Es soll den Gegenpart zu den auch für militärische Zwecke genutzten Systeme der anderen Grossmächte darstellen. (Die USA besitzen GPS, Russland das GLONASS- und die EU das Galileo-System).
China werde seine 5 bereits im All befindlichen 5 Compass-Satelliten auf 30 Satelliten aufstocken, hiess es.
Dass ein Wettrüsten auch mit vor der Öffentlichkeit verborgenen Technologien seit Jahrzehnten stattfindet, wurde letztes Jahr deutlich.
Damals verkündete die US-Luftfahrtgesellschaft American Airlines, sie werde ab April Boeing 767-Verkehrsmaschinen mit britischen Laserwaffen ausrüsten, welche sich auch ohne Wissen des Piloten zur „Raketenabwehr“ aktivieren würden. Diese „Strahlenkanonen“ seien an Verkehrsflugzeugen aus Israel bereits im Einsatz, hiess es.
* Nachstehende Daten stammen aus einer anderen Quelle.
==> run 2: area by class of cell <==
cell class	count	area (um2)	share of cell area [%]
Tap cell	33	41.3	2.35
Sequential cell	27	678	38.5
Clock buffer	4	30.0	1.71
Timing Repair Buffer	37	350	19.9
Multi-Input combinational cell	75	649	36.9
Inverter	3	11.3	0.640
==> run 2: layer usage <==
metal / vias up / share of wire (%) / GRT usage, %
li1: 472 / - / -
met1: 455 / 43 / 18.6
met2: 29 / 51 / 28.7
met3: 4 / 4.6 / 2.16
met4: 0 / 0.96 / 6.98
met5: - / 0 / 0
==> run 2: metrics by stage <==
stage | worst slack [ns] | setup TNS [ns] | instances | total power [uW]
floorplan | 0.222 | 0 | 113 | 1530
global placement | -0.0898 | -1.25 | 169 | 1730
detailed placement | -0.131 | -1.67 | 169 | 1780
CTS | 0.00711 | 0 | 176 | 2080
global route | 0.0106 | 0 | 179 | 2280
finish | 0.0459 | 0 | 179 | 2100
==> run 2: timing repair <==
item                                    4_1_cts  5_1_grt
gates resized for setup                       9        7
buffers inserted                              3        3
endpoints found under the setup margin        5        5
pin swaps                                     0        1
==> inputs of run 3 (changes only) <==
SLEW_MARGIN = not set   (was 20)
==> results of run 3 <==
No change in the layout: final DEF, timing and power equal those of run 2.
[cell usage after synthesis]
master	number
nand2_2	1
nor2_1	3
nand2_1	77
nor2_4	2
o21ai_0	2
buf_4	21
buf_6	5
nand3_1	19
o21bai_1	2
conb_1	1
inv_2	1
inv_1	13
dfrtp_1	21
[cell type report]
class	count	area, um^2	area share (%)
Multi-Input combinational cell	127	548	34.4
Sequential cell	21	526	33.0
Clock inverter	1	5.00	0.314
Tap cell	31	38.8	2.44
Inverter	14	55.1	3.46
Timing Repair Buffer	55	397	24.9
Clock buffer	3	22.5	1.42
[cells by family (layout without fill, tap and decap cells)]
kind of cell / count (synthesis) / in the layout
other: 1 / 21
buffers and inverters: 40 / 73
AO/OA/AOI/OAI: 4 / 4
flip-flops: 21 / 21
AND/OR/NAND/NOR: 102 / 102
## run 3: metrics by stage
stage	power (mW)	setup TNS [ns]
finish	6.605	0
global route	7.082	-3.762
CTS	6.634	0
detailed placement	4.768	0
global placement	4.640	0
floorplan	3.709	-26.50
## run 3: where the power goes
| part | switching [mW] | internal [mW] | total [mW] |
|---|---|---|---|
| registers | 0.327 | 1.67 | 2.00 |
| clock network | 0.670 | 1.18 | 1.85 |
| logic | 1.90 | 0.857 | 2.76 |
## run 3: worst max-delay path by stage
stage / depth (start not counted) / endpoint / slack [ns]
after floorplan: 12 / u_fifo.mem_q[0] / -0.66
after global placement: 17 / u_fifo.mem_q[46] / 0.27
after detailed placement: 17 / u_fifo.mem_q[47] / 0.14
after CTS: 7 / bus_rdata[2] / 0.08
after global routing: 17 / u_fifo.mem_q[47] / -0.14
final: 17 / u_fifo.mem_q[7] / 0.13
<file path="config.mk">
export PLATFORM = sky130hd
export DESIGN_NAME = aes3_framer
export DESIGN_NICKNAME = d
export VERILOG_FILES = /design/src/rtl/aes3_pkg.sv /design/src/rtl/aes3_ctrl.sv /design/src/rtl/aes3_datapath.sv /design/src/rtl/aes3_framer.sv
export SDC_FILE = /design/constraint.sdc
export NUM_CORES = 1
export LEC_CHECK = 0
export BUFFER_PORTS_ARGS = -buffer_cell sky130_fd_sc_hd__buf_2
export CORE_MARGIN = 4
export CORE_UTILIZATION = 23
export DETAILED_ROUTE_END_ITERATION = 10
export PLACE_DENSITY = 0.37
export SYNTH_ARGS = -nofsm -noshare
export SYNTH_HDL_FRONTEND = slang
export SYNTH_SLANG_ARGS = --single-unit
export TNS_END_PERCENT = 20
</file>
<file path="constraint.sdc">
create_clock -name clk -period 2.4 [get_ports clk]
set_input_delay 0.24 -clock clk [delete_from_list [all_inputs] [get_ports clk]]
set_output_delay 0.24 -clock clk [all_outputs]
set_load 0.005 [all_outputs]
</file>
Nach einem angeblich erfolgreichen Test dieser Laserwaffe durch Boeing konnte sich ein russischer Verteidigungsexperte am 23.Mai 2008 die Bemerkung nicht verkneifen, dass die damalige Sowjetunion bereits 1972 solche Laserwaffen besessen hätte welche „hocheffektiv“ gewesen seien.
Russland sei in der Lasertechnologie bis heute im Vorsprung gegenüber den Amerikanern.
Bereits im Januar 2007 hatten die zukünftigen ersten gelben Männer auf dem Mond mit einem erfolgreichen Test einer Anti-Satelliten-Waffe vorgelegt. China gelang der Abschuss eines eigenen Satelliten vom Boden aus.
Im Februar 2008 versuchten die USA gleichzuziehen. Nachher wurden Zweifel darüber laut, „wie erfolgreich die Operation wirklich war“.
Mitleid war dem russischen Verteidigungsministerium gestern angesichts des plötzlichen Aus für den US-Satelliten auch nicht unbedingt anzumerken. Auf einer LEO Umlaufbahn (sic!) müsse man eben damit rechnen in „Müll“ hineinzurauschen, das erste Mal in der Geschichte der Weltraumfahrt hin oder her.
„Wir sahen diese Kollision nicht voraus“,
dünkelte denn auch Pentagon-Sprecher Bryan Whitman am Donnerstag. Tatsächlich?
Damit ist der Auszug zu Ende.